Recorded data
========
File: src/rtl/data_memory_pkg.sv
// Shared types and default sizing for the DataMemory arbiter slice.
package data_memory_pkg;

  typedef enum logic [1:0] {
    IDLE   = 2'd0,
    ACCESS = 2'd1,
    RESP   = 2'd2
  } state_t;

  typedef enum logic {
    GRANT_A = 1'b0,
    GRANT_B = 1'b1
  } grant_t;

  localparam int DEF_ADDR_WIDTH = 64;
  localparam int DEF_DATA_WIDTH = 64;
  localparam int DEF_DEPTH      = 5;

endpackage

File: src/rtl/rr_arbiter_2.sv
// Two-requester arbiter: round-robin on lastGrant, or fixed priority to A.
module rr_arbiter_2
  import data_memory_pkg::*;
#(
  parameter int PRIORITY_MODE = 0
) (
  input  logic       i_req_a,
  input  logic       i_req_b,
  input  grant_t     i_last_grant,
  output logic [1:0] o_grant      // bit 0 = A, bit 1 = B
);

  always_comb begin
    // NOTE: default first so every path assigns o_grant and no latch is inferred.
    o_grant = 2'b00;
    if (PRIORITY_MODE != 0) begin
      if (i_req_a)      o_grant = 2'b01;
      else if (i_req_b) o_grant = 2'b10;
    end else if (i_req_a && i_req_b) begin
      // A tie goes to whoever was not served last.
      o_grant = (i_last_grant == GRANT_B) ? 2'b01 : 2'b10;
    end else if (i_req_a) begin
      o_grant = 2'b01;
    end else if (i_req_b) begin
      o_grant = 2'b10;
    end
  end

endmodule

File: src/rtl/data_memory_arbiter.sv
// Shares a single-port DataMemory between requesters A and B; every access
// runs IDLE -> ACCESS -> RESP, with out-of-range addresses blocked and flagged.
module data_memory_arbiter
  import data_memory_pkg::*;
#(
  parameter int ADDR_WIDTH    = DEF_ADDR_WIDTH,
  parameter int DATA_WIDTH    = DEF_DATA_WIDTH,
  parameter int DEPTH         = DEF_DEPTH,
  parameter int PRIORITY_MODE = 0
) (
  input  logic                  clock,
  input  logic                  resetN,
  input  logic                  aValid,
  output logic                  aReady,
  input  logic                  aWrite,
  input  logic [ADDR_WIDTH-1:0] aAddress,
  input  logic [DATA_WIDTH-1:0] aWriteData,
  output logic                  aRespValid,
  output logic                  aRespError,
  output logic [DATA_WIDTH-1:0] aReadData,
  input  logic                  bValid,
  output logic                  bReady,
  input  logic                  bWrite,
  input  logic [ADDR_WIDTH-1:0] bAddress,
  input  logic [DATA_WIDTH-1:0] bWriteData,
  output logic                  bRespValid,
  output logic                  bRespError,
  output logic [DATA_WIDTH-1:0] bReadData,
  output logic                  memRead,
  output logic                  memWrite,
  output logic [ADDR_WIDTH-1:0] memAddress,
  output logic [DATA_WIDTH-1:0] memWriteData,
  input  logic [DATA_WIDTH-1:0] memReadData
);

  localparam logic [ADDR_WIDTH-1:0] LP_DEPTH = ADDR_WIDTH'(DEPTH);

  state_t                r_state;
  grant_t                r_last_grant;
  grant_t                r_grant;
  logic                  r_write;
  logic                  r_error;
  logic [ADDR_WIDTH-1:0] r_addr;
  logic [DATA_WIDTH-1:0] r_wdata;
  logic [DATA_WIDTH-1:0] r_rdata;

  logic [1:0]            w_grant;
  logic                  w_sel_b;
  logic                  w_accept;
  logic                  w_req_write;
  logic [ADDR_WIDTH-1:0] w_req_addr;
  logic [DATA_WIDTH-1:0] w_req_wdata;
  logic                  w_access_ok;

  rr_arbiter_2 #(
    .PRIORITY_MODE (PRIORITY_MODE)
  ) u_arb (
    .i_req_a      (aValid),
    .i_req_b      (bValid),
    .i_last_grant (r_last_grant),
    .o_grant      (w_grant)
  );

  // Readies are held low while reset is asserted so every output reads 0.
  assign aReady      = resetN && (r_state == IDLE) && w_grant[0];
  assign bReady      = resetN && (r_state == IDLE) && w_grant[1];
  assign w_accept    = aReady || bReady;
  assign w_sel_b     = w_grant[1];
  assign w_req_write = w_sel_b ? bWrite     : aWrite;
  assign w_req_addr  = w_sel_b ? bAddress   : aAddress;
  assign w_req_wdata = w_sel_b ? bWriteData : aWriteData;

  always_ff @(posedge clock or negedge resetN) begin
    // NOTE: non-blocking assignments for all state so every register updates from pre-edge values.
    if (!resetN) begin
      r_state      <= IDLE;
      r_last_grant <= GRANT_B;
      r_grant      <= GRANT_A;
      r_write      <= 1'b0;
      r_error      <= 1'b0;
      r_addr       <= '0;
      r_wdata      <= '0;
      r_rdata      <= '0;
    end else begin
      case (r_state)
        IDLE: begin
          if (w_accept) begin
            r_grant      <= w_sel_b ? GRANT_B : GRANT_A;
            r_last_grant <= w_sel_b ? GRANT_B : GRANT_A;
            r_write      <= w_req_write;
            r_addr       <= w_req_addr;
            r_wdata      <= w_req_wdata;
            r_error      <= (w_req_addr >= LP_DEPTH);
            r_rdata      <= '0;
            r_state      <= ACCESS;
          end
        end
        ACCESS: begin
          if (!r_error && !r_write) r_rdata <= memReadData;
          r_state <= RESP;
        end
        RESP:    r_state <= IDLE;
        default: r_state <= IDLE;
      endcase
    end
  end

  // Memory pins are decoded from the registered state, so an async reset
  // mid-ACCESS removes memWrite before the committing edge.
  assign w_access_ok  = (r_state == ACCESS) && !r_error;
  assign memRead      = w_access_ok && !r_write;
  assign memWrite     = w_access_ok && r_write;
  assign memAddress   = w_access_ok ? r_addr : '0;
  assign memWriteData = (w_access_ok && r_write) ? r_wdata : '0;

  assign aRespValid = (r_state == RESP) && (r_grant == GRANT_A);
  assign bRespValid = (r_state == RESP) && (r_grant == GRANT_B);
  assign aRespError = aRespValid && r_error;
  assign bRespError = bRespValid && r_error;
  assign aReadData  = (aRespValid && !r_write) ? r_rdata : '0;
  assign bReadData  = (bRespValid && !r_write) ? r_rdata : '0;

endmodule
========
Exercise: Faithfully reproduce all of the records, character for character.

Exercise answer:
File: src/rtl/data_memory_pkg.sv
// Shared types and default sizing for the DataMemory arbiter slice.
package data_memory_pkg;

  typedef enum logic [1:0] {
    IDLE   = 2'd0,
    ACCESS = 2'd1,
    RESP   = 2'd2
  } state_t;

  typedef enum logic {
    GRANT_A = 1'b0,
    GRANT_B = 1'b1
  } grant_t;

  localparam int DEF_ADDR_WIDTH = 64;
  localparam int DEF_DATA_WIDTH = 64;
  localparam int DEF_DEPTH      = 5;

endpackage

File: src/rtl/rr_arbiter_2.sv
// Two-requester arbiter: round-robin on lastGrant, or fixed priority to A.
module rr_arbiter_2
  import data_memory_pkg::*;
#(
  parameter int PRIORITY_MODE = 0
) (
  input  logic       i_req_a,
  input  logic       i_req_b,
  input  grant_t     i_last_grant,
  output logic [1:0] o_grant      // bit 0 = A, bit 1 = B
);

  always_comb begin
    // NOTE: default first so every path assigns o_grant and no latch is inferred.
    o_grant = 2'b00;
    if (PRIORITY_MODE != 0) begin
      if (i_req_a)      o_grant = 2'b01;
      else if (i_req_b) o_grant = 2'b10;
    end else if (i_req_a && i_req_b) begin
      // A tie goes to whoever was not served last.
      o_grant = (i_last_grant == GRANT_B) ? 2'b01 : 2'b10;
    end else if (i_req_a) begin
      o_grant = 2'b01;
    end else if (i_req_b) begin
      o_grant = 2'b10;
    end
  end

endmodule

File: src/rtl/data_memory_arbiter.sv
// Shares a single-port DataMemory between requesters A and B; every access
// runs IDLE -> ACCESS -> RESP, with out-of-range addresses blocked and flagged.
module data_memory_arbiter
  import data_memory_pkg::*;
#(
  parameter int ADDR_WIDTH    = DEF_ADDR_WIDTH,
  parameter int DATA_WIDTH    = DEF_DATA_WIDTH,
  parameter int DEPTH         = DEF_DEPTH,
  parameter int PRIORITY_MODE = 0
) (
  input  logic                  clock,
  input  logic                  resetN,
  input  logic                  aValid,
  output logic                  aReady,
  input  logic                  aWrite,
  input  logic [ADDR_WIDTH-1:0] aAddress,
  input  logic [DATA_WIDTH-1:0] aWriteData,
  output logic                  aRespValid,
  output logic                  aRespError,
  output logic [DATA_WIDTH-1:0] aReadData,
  input  logic                  bValid,
  output logic                  bReady,
  input  logic                  bWrite,
  input  logic [ADDR_WIDTH-1:0] bAddress,
  input  logic [DATA_WIDTH-1:0] bWriteData,
  output logic                  bRespValid,
  output logic                  bRespError,
  output logic [DATA_WIDTH-1:0] bReadData,
  output logic                  memRead,
  output logic                  memWrite,
  output logic [ADDR_WIDTH-1:0] memAddress,
  output logic [DATA_WIDTH-1:0] memWriteData,
  input  logic [DATA_WIDTH-1:0] memReadData
);

  localparam logic [ADDR_WIDTH-1:0] LP_DEPTH = ADDR_WIDTH'(DEPTH);

  state_t                r_state;
  grant_t                r_last_grant;
  grant_t                r_grant;
  logic                  r_write;
  logic                  r_error;
  logic [ADDR_WIDTH-1:0] r_addr;
  logic [DATA_WIDTH-1:0] r_wdata;
  logic [DATA_WIDTH-1:0] r_rdata;

  logic [1:0]            w_grant;
  logic                  w_sel_b;
  logic                  w_accept;
  logic                  w_req_write;
  logic [ADDR_WIDTH-1:0] w_req_addr;
  logic [DATA_WIDTH-1:0] w_req_wdata;
  logic                  w_access_ok;

  rr_arbiter_2 #(
    .PRIORITY_MODE (PRIORITY_MODE)
  ) u_arb (
    .i_req_a      (aValid),
    .i_req_b      (bValid),
    .i_last_grant (r_last_grant),
    .o_grant      (w_grant)
  );

  // Readies are held low while reset is asserted so every output reads 0.
  assign aReady      = resetN && (r_state == IDLE) && w_grant[0];
  assign bReady      = resetN && (r_state == IDLE) && w_grant[1];
  assign w_accept    = aReady || bReady;
  assign w_sel_b     = w_grant[1];
  assign w_req_write = w_sel_b ? bWrite     : aWrite;
  assign w_req_addr  = w_sel_b ? bAddress   : aAddress;
  assign w_req_wdata = w_sel_b ? bWriteData : aWriteData;

  always_ff @(posedge clock or negedge resetN) begin
    // NOTE: non-blocking assignments for all state so every register updates from pre-edge values.
    if (!resetN) begin
      r_state      <= IDLE;
      r_last_grant <= GRANT_B;
      r_grant      <= GRANT_A;
      r_write      <= 1'b0;
      r_error      <= 1'b0;
      r_addr       <= '0;
      r_wdata      <= '0;
      r_rdata      <= '0;
    end else begin
      case (r_state)
        IDLE: begin
          if (w_accept) begin
            r_grant      <= w_sel_b ? GRANT_B : GRANT_A;
            r_last_grant <= w_sel_b ? GRANT_B : GRANT_A;
            r_write      <= w_req_write;
            r_addr       <= w_req_addr;
            r_wdata      <= w_req_wdata;
            r_error      <= (w_req_addr >= LP_DEPTH);
            r_rdata      <= '0;
            r_state      <= ACCESS;
          end
        end
        ACCESS: begin
          if (!r_error && !r_write) r_rdata <= memReadData;
          r_state <= RESP;
        end
        RESP:    r_state <= IDLE;
        default: r_state <= IDLE;
      endcase
    end
  end

  // Memory pins are decoded from the registered state, so an async reset
  // mid-ACCESS removes memWrite before the committing edge.
  assign w_access_ok  = (r_state == ACCESS) && !r_error;
  assign memRead      = w_access_ok && !r_write;
  assign memWrite     = w_access_ok && r_write;
  assign memAddress   = w_access_ok ? r_addr : '0;
  assign memWriteData = (w_access_ok && r_write) ? r_wdata : '0;

  assign aRespValid = (r_state == RESP) && (r_grant == GRANT_A);
  assign bRespValid = (r_state == RESP) && (r_grant == GRANT_B);
  assign aRespError = aRespValid && r_error;
  assign bRespError = bRespValid && r_error;
  assign aReadData  = (aRespValid && !r_write) ? r_rdata : '0;
  assign bReadData  = (bRespValid && !r_write) ? r_rdata : '0;

endmodule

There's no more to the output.